➅ 明るい悪夢






 夢を、見ているんだろうか。


 どうも真っ暗な空間に立っているらしい。

 足を踏み出してみれば少しフラつく。立っている分には何も問題は無いらしいが・・・、


『此処は……ドコだろう……、』


 思い出そうとすると酷くやる気を失くした。

 何だか全てどうでも良くなる。

 どうにかしなければいけない筈なのに、

 誰かと会う約束をしていた筈なのに。


 真っ暗な空間で自分の足元だけ淡く光っていて

 顔をあげれば遠くの方が光っていた。


 あっちはまだいい。

 眩しいのは頭がクラリとするから苦手なんだ。

 こんなに暗いのに、あっちの光が届かないのは随分遠いからかもしれない。


 まだ、……まだ此処で足踏みをしていても





────待って、



 ・・・・・・・・・?


────待って。
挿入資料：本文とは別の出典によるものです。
--- src/rtl/ram_rw_ctrl.sv ---
// ram_rw_ctrl
// ----------------------------------------------------------------------------
// Purpose:
//   Built-in write-then-verify engine for a simple dual-port RAM. On a start
//   pulse it writes every address with a known pattern, reads every address
//   back through a fixed-latency read path, and reports the mismatch count,
//   the first failing address and an overall pass flag.
//
//   Pattern: data(k) = (2**DATA_WIDTH - 1 - k) mod 2**DATA_WIDTH, which is
//   the bitwise inverse of k truncated/extended to DATA_WIDTH.
//
// Parameters:
//   ADDR_WIDTH  RAM address width, depth = 2**ADDR_WIDTH
//   DATA_WIDTH  RAM data width
//   RD_LATENCY  edges from ram_rd_addr launch to valid ram_rd_data (1..4)
//
// Ports:
//   sys_clk         in   sole clock, rising edge
//   rst_n           in   synchronous active-low reset
//   start           in   single-cycle request for one pass (ignored while busy)
//   busy            out  pass in progress
//   done            out  level, pass finished (cleared by next start/reset)
//   pass            out  valid while done; 1 = no mismatch
//   err_cnt         out  saturating mismatch count for the current pass
//   first_err_addr  out  address of first mismatch (0 if none)
//   ram_wr_en       out  RAM write enable
//   ram_wr_addr     out  RAM write address
//   ram_wr_data     out  RAM write data
//   ram_rd_addr     out  RAM read address
//   ram_rd_data     in   RAM read data, RD_LATENCY edges after its address
//   dbg_state       out  current FSM state encoding (IDLE=0 .. DONE=4)
//
// Handshake:
//   start is a request pulse with no ready; it is accepted only in IDLE or
//   DONE and when rst_n=1. busy=1 from the accepting edge until done rises.
// ----------------------------------------------------------------------------
module ram_rw_ctrl #(
  parameter int ADDR_WIDTH = 6,
  parameter int DATA_WIDTH = 8,
  parameter int RD_LATENCY = 2
) (
  input  logic                  sys_clk,
  input  logic                  rst_n,
  input  logic                  start,
  output logic                  busy,
  output logic                  done,
  output logic                  pass,
  output logic [7:0]            err_cnt,
  output logic [ADDR_WIDTH-1:0] first_err_addr,
  output logic                  ram_wr_en,
  output logic [ADDR_WIDTH-1:0] ram_wr_addr,
  output logic [DATA_WIDTH-1:0] ram_wr_data,
  output logic [ADDR_WIDTH-1:0] ram_rd_addr,
  input  logic [DATA_WIDTH-1:0] ram_rd_data,
  output logic [2:0]            dbg_state
);

  typedef enum logic [2:0] {
    IDLE  = 3'd0,
    WRITE = 3'd1,
    READ  = 3'd2,
    FLUSH = 3'd3,
    DONE  = 3'd4
  } state_e;

  state_e                state;

  // Address currently driven on the active RAM port; wraps at all-ones.
  logic [ADDR_WIDTH-1:0] addr_cnt;
  logic [ADDR_WIDTH-1:0] addr_nxt;
  logic                  addr_last;

  // High in the cycle a read address is on ram_rd_addr, i.e. the launch
  // register that feeds the delay pipeline.
  logic                  rd_launch_vld;

  // Delay pipeline: stage RD_LATENCY-1 lines up with ram_rd_data.
  logic                  pipe_vld  [RD_LATENCY];
  logic [ADDR_WIDTH-1:0] pipe_addr [RD_LATENCY];

  logic [2:0]            flush_cnt;

  logic                  cmp_fire;
  logic                  cmp_miss;

  function automatic logic [DATA_WIDTH-1:0] pattern(input logic [ADDR_WIDTH-1:0] a);
    return ~DATA_WIDTH'(a);
  endfunction

  assign addr_nxt  = addr_cnt + 1'b1;
  assign addr_last = (addr_cnt == '1);
  assign dbg_state = state;

  assign cmp_fire = pipe_vld[RD_LATENCY-1];
  assign cmp_miss = cmp_fire && (ram_rd_data != pattern(pipe_addr[RD_LATENCY-1]));

  always_ff @(posedge sys_clk) begin
    if (!rst_n) begin
      state          <= IDLE;
      addr_cnt       <= '0;
      rd_launch_vld  <= 1'b0;
      flush_cnt      <= '0;
      busy           <= 1'b0;
      done           <= 1'b0;
      pass           <= 1'b0;
      err_cnt        <= '0;
      first_err_addr <= '0;
      ram_wr_en      <= 1'b0;
      ram_wr_addr    <= '0;
      ram_wr_data    <= '0;
      ram_rd_addr    <= '0;
      for (int i = 0; i < RD_LATENCY; i++) begin
        pipe_vld[i]  <= 1'b0;
        pipe_addr[i] <= '0;
      end
    end else begin
      // Read tracking pipeline: shifts every cycle, fed by the launch register.
      pipe_vld[0]  <= rd_launch_vld;
      pipe_addr[0] <= ram_rd_addr;
      for (int i = 1; i < RD_LATENCY; i++) begin
        pipe_vld[i]  <= pipe_vld[i-1];
        pipe_addr[i] <= pipe_addr[i-1];
      end

      // Compare when a tracked read leaves the pipeline. first_err_addr is
      // captured only while the count is still zero (first mismatch).
      if (cmp_miss) begin
        if (err_cnt != 8'hFF) begin
          err_cnt <= err_cnt + 8'd1;
        end
        if (err_cnt == 8'd0) begin
          first_err_addr <= pipe_addr[RD_LATENCY-1];
        end
      end

      case (state)
        IDLE, DONE: begin
          if (start) begin
            // The pipeline is empty here, so clearing the result registers
            // cannot collide with a compare update.
            state          <= WRITE;
            busy           <= 1'b1;
            done           <= 1'b0;
            pass           <= 1'b0;
            err_cnt        <= '0;
            first_err_addr <= '0;
            addr_cnt       <= '0;
            ram_wr_en      <= 1'b1;
            ram_wr_addr    <= '0;
            ram_wr_data    <= pattern('0);
          end
        end

        WRITE: begin
          if (addr_last) begin
            state         <= READ;
            addr_cnt      <= '0;
            ram_wr_en     <= 1'b0;
            ram_wr_addr   <= '0;
            ram_wr_data   <= '0;
            ram_rd_addr   <= '0;
            rd_launch_vld <= 1'b1;
          end else begin
            addr_cnt    <= addr_nxt;
            ram_wr_addr <= addr_nxt;
            ram_wr_data <= pattern(addr_nxt);
          end
        end

        READ: begin
          if (addr_last) begin
            state         <= FLUSH;
            addr_cnt      <= '0;
            ram_rd_addr   <= '0;
            rd_launch_vld <= 1'b0;
            flush_cnt     <= '0;
          end else begin
            addr_cnt    <= addr_nxt;
            ram_rd_addr <= addr_nxt;
          end
        end

        FLUSH: begin
          // The last read is compared on the edge where flush_cnt becomes
          // RD_LATENCY; DONE follows one edge later so pass sees the final
          // err_cnt value.
          if (flush_cnt == 3'(RD_LATENCY)) begin
            state <= DONE;
            busy  <= 1'b0;
            done  <= 1'b1;
            pass  <= (err_cnt == 8'd0);
          end else begin
            flush_cnt <= flush_cnt + 3'd1;
          end
        end

        default: begin
          state <= IDLE;
        end
      endcase
    end
  end

endmodule

--- config.mk ---
export PLATFORM = sky130hd
export DESIGN_NAME = ram_rw_ctrl
export DESIGN_NICKNAME = d
export VERILOG_FILES = /design/src/rtl/ram_rw_ctrl.sv
export SDC_FILE = /design/constraint.sdc
export NUM_CORES = 1
export LEC_CHECK = 0
export BUFFER_PORTS_ARGS = -buffer_cell sky130_fd_sc_hd__buf_2
export CORE_AREA = 3 3 74 76
export DETAILED_ROUTE_END_ITERATION = 12
export DIE_AREA = 0 0 77 79
export PLACE_DENSITY = 0.74
export SYNTH_ARGS = -nofsm -noshare
export SYNTH_HDL_FRONTEND = slang
export SYNTH_SLANG_ARGS = --single-unit
--- constraint.sdc ---
create_clock -name sys_clk -period 2.5 [get_ports sys_clk]
set_input_delay 0.5 -clock sys_clk [delete_from_list [all_inputs] [get_ports sys_clk]]
set_output_delay 0.5 -clock sys_clk [all_outputs]
set_load 0.005 [all_outputs]
==> metrics.md, run 1 <==
| Metric | Value |
|---|---|
| Worst vdd ir | 0.384 mV |
| CTS tree | done |
| CP required | between 2000 and 3000 ps |
| Critical Path AT | between 2000 and 2500 ps |
| HPWL Detailed | 3970 microns |
| Chip Width | 77 microns |
| RePlAce Congestion | 0.857 |
| Distinct cells, synth | 48 |
| Slew HR | a little under three fifths |
| Place WS | 474 ps |
| Final hold viol count | 0 |
| Die Y | 79 microns |
| Number of hold buffers added after cts | 0 |
| Top_reg_cell synth | dfxtp_1 |
| Final layout net count | around 360 |
| DR DRC count | 0 |
| Share of cells above drive strength 1 | 21.6% |
| Final min period | slightly below 2000 ps |
| Sequential Power Share | ~49% |
| Clk pin slew, worst setup/hold paths | 70 ps |
| I/O Buffers | just over 50 |
| Status | finished, final reports clean |
| Mean area per synthesized cell | between 9 and 10 sq um |
| Post-Syn Area | 2680 sq um |
| Final instance area | 3210 sq um |
| Cts bufs inserted | 9 |
| Fill cells | about 400 |
| Core area | 4790 sq um |
| Routed vias | roughly 2200 |
| # setup viols final | 0 |
| Pwr dens | 669 nW/um^2 |
| Worst Tran Pin Value | 642 ps |
| Path type of the worst setup path | reg -> reg |
| Syn_nets | about 310 |
| Final non-filler cell total | 419 |
| Seq/Total Area, Yosys | ~48% |
| Power Internal | roughly 1.7 mW |
| Largest net degree at the start of global routing | 32 |
| Crit start category | flop |
| Combinational Power Share | 5.8% |
| Global Route Usage Sum | between 10% and 20% |
| Remaining global-route overflow | 0 |
| Setup TNS | 0 ps |
| Area growth syn-to-layout | 19.6% |
| Total wire length | ~5500 microns |
| Initial DRC count | 90 |
| Tcrit/Tclk final | about four fifths |
| First-pass GRT wire length | 9430 microns |
| Top Ports | 52 |
| Sinks on the clock net | 64 |
| Hold/Removal Path Class | reg -> reg |
| Maximum buffer depth of the clock tree | 2 |
| Largest area contributor in the netlist | dfxtp_1 |
| EDFF count, synth | 0 |
| Setup ws final | 525 ps |
| Yosys warning count | 0 |
| Synth area leaders | dfxtp_1 (48%), nor2_1 (3.8%), a21oi_1 (3.7%) |
| DR vias/cell | 5.29 |
| Clock power share | 45.1% |
| Setup crit end kind | flop |
| Fmax achieved | 0.506 GHz |
| RSZ-0062 raised after global routing | no |
| Clock Tree Root | clkbuf_8 |
| N_diodes | 0 |
| Synthesized netlist cell count | 296 |
| # Max-Cap Violations | 0 |
| Placed instance area | 2990 sq um |
| Final slew viol count | 0 |
| Clock Skew | 8.77 ps |
| Vias in the first global route | 2069 |
| Leak | 1.46 nW |
| Depth of the CTS H-tree | 3 |
| # placed instances | 403 |
| Share of the core filled with cells | approximately 67% |
| Net Switching | 0.468 mW |
| Seq cells post-synth | 64 |
| Per-cell routed wire length | 13.2 microns |
| Antenna violations before repair | 0 |
| Clock latency on the worst-skew pair | 330 ps |
| Row cnt | 25 |
| Antenna viol nets, final | 0 |
| Initial Utilization | 56.1% |
| Async SR Flop Fraction | 0% |
| Critical-path maximum fanout | 12 |
| Post-synth top area share | 47.7% |
| Die area | 6080 sq um |
| Sw Share | 21.8% |
| Drt pass-1 iters | 4 |
| Setup bufs post-CTS | 0 |
| Cts repair resizes | 0 |
==> metrics by stage <==
step                total power [mW]  hold slack (ps)
floorplan                       1.15              412
global placement                1.20              413
detailed placement              1.20              419
CTS                             2.16              431
global route                    2.23              444
finish                          2.15              431
==> placed cells by master (no fill, tap or decap), types with 4 or more instances in the layout <==
cell      instances
xor2_1            6
a21boi_0          4
mux2i_1           8
o21ai_0          13
nand2b_1          4
xnor2_1           7
nor2_1           27
nand3_1          13
nor3_1            5
nand2_1          21
nor2b_1          15
inv_1            13
ha_1              5
a31oi_1           4
and3_1            6
and2_1           11
a21oi_1          20
o22ai_1           5
dfxtp_1          64
buf_2            51
clkbuf_8         10
==> worst paths after layout <==
path | startpoint | endpoint | slack [ps] | cells past startpoint
max | addr_cnt[0] | ram_rd_addr[5] | 520 | 5
min | pipe_addr[0][2] | pipe_addr[0][8] | 430 | 1
max reg2reg | addr_cnt[0] | ram_rd_addr[5] | 520 | 5
min reg2reg | pipe_addr[0][2] | pipe_addr[0][8] | 430 | 1
==> Yosys cell counts, drive strengths merged (4+ instances only) <==
master,number
a21boi,4
nor2,27
nand2,21
o22ai,5
nand3,13
and2,11
nor2b,15
mux2i,8
a21oi,20
nor3,5
inv,13
nand2b,4
xor2,6
a31oi,4
clkbuf,12
dfxtp,64
o21ai,14
ha,5
xnor2,7
and3,6
==> worst max-delay path, stage by stage (launching register included) <==
cell	delay [ps]
dfxtp_1	490
ha_1	330
and3_1	470
a21oi_1	130
nor2_1	270
o22ai_1	140
==> power by group through the flow <==
stage               Clock, mW  Sequential [mW]  Combinational [mW]
floorplan                   0             1.08              0.0771
finish                  0.967             1.05               0.125
detailed placement          0             1.08               0.126
global placement            0             1.08               0.124
global route             1.03             1.06               0.140
CTS                     0.984             1.05               0.126
==> kinds of logic (layout without fill, tap and decap cells) <==
family          after synthesis  count (layout)  share of synthesized area [%]
simple gates                113             113                           22.2
compound gates               66              66                           16.5
flops                        64              64                           47.7
buf+inv                      27              83                           3.96
xor+xnor                     13              13                           4.24
mux                           8               8                           2.98
fa+ha+maj                     5               5                           2.33
==> metal layers <==
layer	track usage [%]	routed length [microns]	up-vias
li1	-	-	1123
met3	5.10	259	12
met1	24.0	2650	1023
met5	0	0	-
met4	8.90	89	0
met2	31.4	2520	58
==> registers in the layout, indices dropped and copies added (netlist names), 3 cells and up <==
signal          count
pipe_addr          12
err_cnt             8
ram_wr_data         7
addr_cnt            6
first_err_addr      6
ram_rd_addr         6
ram_wr_addr         6
dbg_state           3
flush_cnt           3
==> final cells by class <==
cell class	instances	area (sq um)	area share [%]
clock inverters	5	80.1	2.50
repair buffers	54	278	8.65
flip-flops and latches	64	1280	39.9
clock buffers	11	141	4.41
inverters	13	48.8	1.52
well taps	67	83.8	2.61
multi-input cells	205	1300	40.4
Power figures use the tool's default switching activity.
==> run 2, diff against run 1 <==
==> config.mk (replaced) <==
export PLATFORM = sky130hd
export DESIGN_NAME = ram_rw_ctrl
export DESIGN_NICKNAME = d
export VERILOG_FILES = /design/src/rtl/ram_rw_ctrl.sv
export SDC_FILE = /design/constraint.sdc
export NUM_CORES = 1
export LEC_CHECK = 0
export ABC_AREA = 1
export BUFFER_PORTS_ARGS = -buffer_cell sky130_fd_sc_hd__buf_2
export CORE_AREA = 3 3 81 83
export DETAILED_ROUTE_END_ITERATION = 12
export DIE_AREA = 0 0 84 86
export PLACE_DENSITY = 0.7
export SYNTH_ARGS = -nofsm -noshare
export SYNTH_HDL_FRONTEND = slang
export SYNTH_SLANG_ARGS = --single-unit
==> constraint.sdc (replaced) <==
create_clock -name sys_clk -period 1.66 [get_ports sys_clk]
set_input_delay 0.332 -clock sys_clk [delete_from_list [all_inputs] [get_ports sys_clk]]
set_output_delay 0.332 -clock sys_clk [all_outputs]
set_load 0.005 [all_outputs]
==> metrics.md, run 2 <==
| Metric | Value |
|---|---|
| Post-Synth Adder-Cell Area | 2.13% (-0.20 points) |
| Core area | 5920 sq um (+24%) |
| Synthesized netlist cell count | 407 (+38%) |
| Hold path depth | 3 (+2) |
| Critical-path cell list | ha_1, nand2_1, nor2_2, nand3_2, clkinv_4, nand2_4, nand2_2, nand3_1, nand2_1, nor2_1 |
| Total wire length | 6240 microns (+13%) |
| R2r worst-path depth | 10 (+5) |
| Synth area leaders | dfxtp_1 (44%), nand2_1 (14%), inv_1 (8.0%) |
| Seq. cell area | 1280 sq um (about the same) |
| Leak | 1.74 nW (+19%) |
| Top_reg_cell synth | dfxtp_1 |
| Count leader, synth | nand2_1 |
| Area growth syn-to-layout | 18.0% |
| DR DRC count | 0 (unchanged) |
| Multi-input gate area | 1330 sq um (+2.3%) |
| Worst Tran Pin Value | 367 ps (-275 ps) |
| Fill cells | 596 (+46%) |
| Share of cells above drive strength 1 | 21.9% (+0.32 points) |
| HPWL Detailed | 4590 microns (+16%) |
| Max reg flops | 12 (unchanged) |
| N_diodes | 0 (unchanged) |
| Chip Width | 84 microns (+9.1%) |
| Syn_nets | 423 (+36%) |
| XOR/XNOR Fraction of Synth Area | 1.49% (-2.8 points) |
| Distinct cells, synth | 36 (-25%) |
| Critical-path maximum fanout | 7 (-5) |
| Final layout net count | 481 (+33%) |
| Async SR Flop Fraction | 0% (unchanged) |
| Die Y | 86 microns (+8.9%) |
| Worst vdd ir | 0.715 mV (+86%) |
| Hold/Removal Path Class | in -> reg |
| First-pass GRT wire length | 10600 microns (+13%) |
| Status | finished, final reports clean |
| CP required | 1880 ps (-820 ps) |
| Die area | 7220 sq um (+19%) |
| Sinks on the clock net | 64 (unchanged) |
| Crit start category | flop |
| Final min period | 1510 ps (-465 ps) |
| Seq/Total Area, Yosys | 43.6% (-4.2 points) |
| Largest reg by FF count | pipe_addr |
| Setup crit end kind | flop |
| Biggest registers after layout | pipe_addr x12, err_cnt x8, ram_wr_data x7 |
| Maximum buffer depth of the clock tree | 2 (unchanged) |
| Setup TNS | 0 ps (unchanged) |
| Final total power | 3.29 mW (+53%) |
| Routed vias | 2653 (+20%) |
| Post-synth top cells | nand2_1 (109), dfxtp_1 (64), inv_1 (63) |
| RSZ-0062 raised after global routing | no |
| EDFF count, synth | 0 (unchanged) |
| Clock Tree Root | clkbuf_8 |
| Antenna viol nets, final | 0 (unchanged) |
| Initial Utilization | 49.7% (-6.4 points) |
| Cts bufs inserted | 9 (unchanged) |
| Most common cell after layout, fill and taps aside | nand2_1 |
| CP max stage delay | 390 ps (-100 ps) |
| Largest net degree at the start of global routing | 22 (-31%) |
| I/O Buffers | 51 (unchanged) |
| CTS tree | done |
| Cell repeated most along the worst path | nand2_1 |
| Antenna violations before repair | 0 (unchanged) |
| Setup bufs post-CTS | 0 (unchanged) |
| Most frequent cells in the layout | nand2_1 (109), inv_1 (63), dfxtp_1 (63), buf_2 (51), nor2_1 (35) |
| Compound-Gate Fraction of Synth Area | 9.66% (-6.8 points) |
| Place WS | 133 ps (-341 ps) |
| Remaining global-route overflow | 0 (unchanged) |
| Top Ports | 52 (unchanged) |
| Largest area contributor in the netlist | dfxtp_1 |
| RePlAce Congestion | 0.862 (+0.61%) |
| Path type of the worst setup path | reg -> reg |
| Tcrit/Tclk final | 91.0% (+12 points) |
| DR vias/cell | 4.87 (-8.0%) |
| Number of hold buffers added after cts | 0 (unchanged) |
| Cts repair resizes | 0 (unchanged) |
| Setup ws final | 150 ps (-375 ps) |
| # setup viols final | 0 (unchanged) |
| Initial DRC count | 95 (+5.6%) |
| Yosys warning count | 0 (unchanged) |
| Pwr dens | 948 nW/um^2 (+42%) |
| Final hold viol count | 0 (unchanged) |
| Depth of the CTS H-tree | 3 (unchanged) |
| Global Route Usage Sum | 18.2% (-1.1 points) |
| Largest family of logic cells by synthesized area | simple AND/OR/NAND/NOR gates |
| Mean area per synthesized cell | 7.22 sq um (-20%) |
| # Max-Cap Violations | 0 (unchanged) |
| Crit-path slowest cell | dfxtp_1 |
| Vias in the first global route | 2403 (+16%) |
| Fmax achieved | 0.662 GHz (+31%) |
| Multiplexer share of the synthesized area | 0% (-3.0 points) |
| Clock Skew | 8.50 ps (-0.269 ps) |
| Clock latency on the worst-skew pair | 330 ps (about the same) |
| Slew HR | 75.3% (+18 points) |
| Drt pass-1 iters | 4 (unchanged) |
| Clk pin slew, worst setup/hold paths | 70 ps (about the same) |
| Row cnt | 28 (+12%) |
| Post-Syn Area | 2940 sq um (+9.6%) |
| Seq cells post-synth | 64 (unchanged) |
| Simple-gate share of the synthesized area | 31.8% (+9.6 points) |
| Per-cell routed wire length | 11.5 microns (-13%) |
| Final slew viol count | 0 (unchanged) |
| Post-synth top area share | 43.6% (-4.2 points) |
| Critical Path AT | 1730 ps (-440 ps) |
## run 2: changes by cell type in the layout (fill, tap and decap cells not counted), sizes merged, moves of 6 or more
cell / delta
nand4: +10
clkinv: +6
a21oi: +15
nand3: +14
and2: -11
mux2i: -8
o21ai: -6
nor2: +13
xnor2: -6
nand2: +98
and3: -6
inv: +57
nor2b: -15
## run 2: stage by stage
stage	instance area [sq um]	utilization (%)	std cells	hold WS [ps]
after floorplan	2940	-	407	390
after global placement	3270	55.3	529	393
after detailed placement	3270	55.3	529	397
after CTS	3470	58.6	545	346
after global routing	3470	58.6	545	379
final	3470	58.6	545	351
## run 2: area by class of cell
type / count / share of cell area, %
clock buffer: 10 / 3.97
clock inverter: 6 / 1.69
inverter: 72 / 8.01
multi-input combinational: 262 / 38.2
sequential: 64 / 37.0
tap: 75 / 2.70
timing repair buffer: 56 / 8.44
## run 2: worst paths after layout
path,startpoint,to,slack (ps)
max,addr_cnt[1],flush_cnt[2],150
min,rst_n,addr_cnt[3],350
max reg2reg,addr_cnt[1],flush_cnt[2],150
min reg2reg,pipe_vld[0][0],pipe_vld[0][1],410
## run 2: cell families (layout without fill, tap and decap cells)
group | count (synthesis) | in the layout
buffers and inverters | 81 | 144
AOI/OAI and AO/OA | 51 | 51
xor gates and xnor gates | 5 | 5
DFF | 64 | 64
adders and majority gates | 5 | 5
and+or+nand+nor | 201 | 201
## run 2: routing by layer
layer	share of wire, %	global-route usage [%]	vias up	routed length, microns
met2	46	29.3	78	2900
li1	-	-	1387	-
met1	47	23.1	1180	2930
met4	1.5	7.89	0	91
met3	5.2	4.80	8	326
met5	0	0	-	0
## run 2: worst max-delay path: cells and delay by family (launching register included)
kind,cells,cell delay (ps)
AND/OR/NAND/NOR,8,670
flip-flops,1,390
adder cells (fa/ha/maj),1,210
buffers and inverters,1,120
## run 2: report_power, final
| part | internal [mW] | switching [mW] | total (mW) |
|---|---|---|---|
| clock network | 0.726 | 0.596 | 1.32 |
| registers | 1.58 | 0.0342 | 1.62 |
| logic | 0.125 | 0.227 | 0.352 |
| total | 2.43 | 0.857 | 3.29 |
此処に居てはダメ


 誰だろう、声が。聞こえる。

 嗚呼眠い、眠いんだオレは……


────眠ってはダメよ、立って


 閉じそうになる目をこじ開けて声のする方を見た。

 光とは逆の……真っ暗な方から聞こえた。

 そちらに足を踏み出そうとした途端だった。



────コチラへ来てはダメ!!!!!!



『……っ!!??』


 思わず足が上がったまま驚いて転んでしまった。

 拒絶……、今オレは誰かも分からない声に拒絶されたのだと気付いた。


────光へ歩いて、こちらはダメよ


 導くような声にオレは光の方を見た。

 嗚呼、眩しそう・・・。それだけでずーん、と心が沈む。

 すると声はふふ、と笑う。


────貴方は昔から暗い所が好きだものね



『どうし、て……』



────でも此処はダメよ、帰りなさい



『帰るったって何処へ・・・』



────貴方を呼ぶ声が聴こえるでしょう?




〈トウキ! お願い! 目を覚ましてよ……!〉


〈おい、トウキ! 死んだら許さねぇからな!〉


〈トウキ・・・!〉




『あ・・・、』


 オレは立ち上がって光の方へ歩いていく。

 不思議と頭がクラっとするアレは無かった。



────まだ、生……て。……、……キ……────













「・・・ここ、は・・・」



 白い天井・・・。


「トウキ!? トウキ!?

目を、覚ましたの!? トウキ!」


 そう言ってオレを掴むのは……


「サクラ?」


「……〜〜〜〜〜〜〜っ! こンのバカ兄貴! めちゃくちゃ心配したんだからね!」


 一つ年下のオレの妹だった。

 確か、オレは……事故に、



「何で事故に……」


「覚えてないの? その、母さんの墓参りに行く途中で、トラックと……」


「……そっか……」


「2日も目を覚まさなかったんだから! お医者さん呼んでくるから待ってて」


「嗚呼、有難う」



 オレは起き上がることが流石に出来ずに窓を見遣る。

 注ぐ太陽のせいで、頭は揺れる様に痛いが、何故かとても懐かしい気持ちになった。



 そう言えば────、あの声は一体何だったんだろう。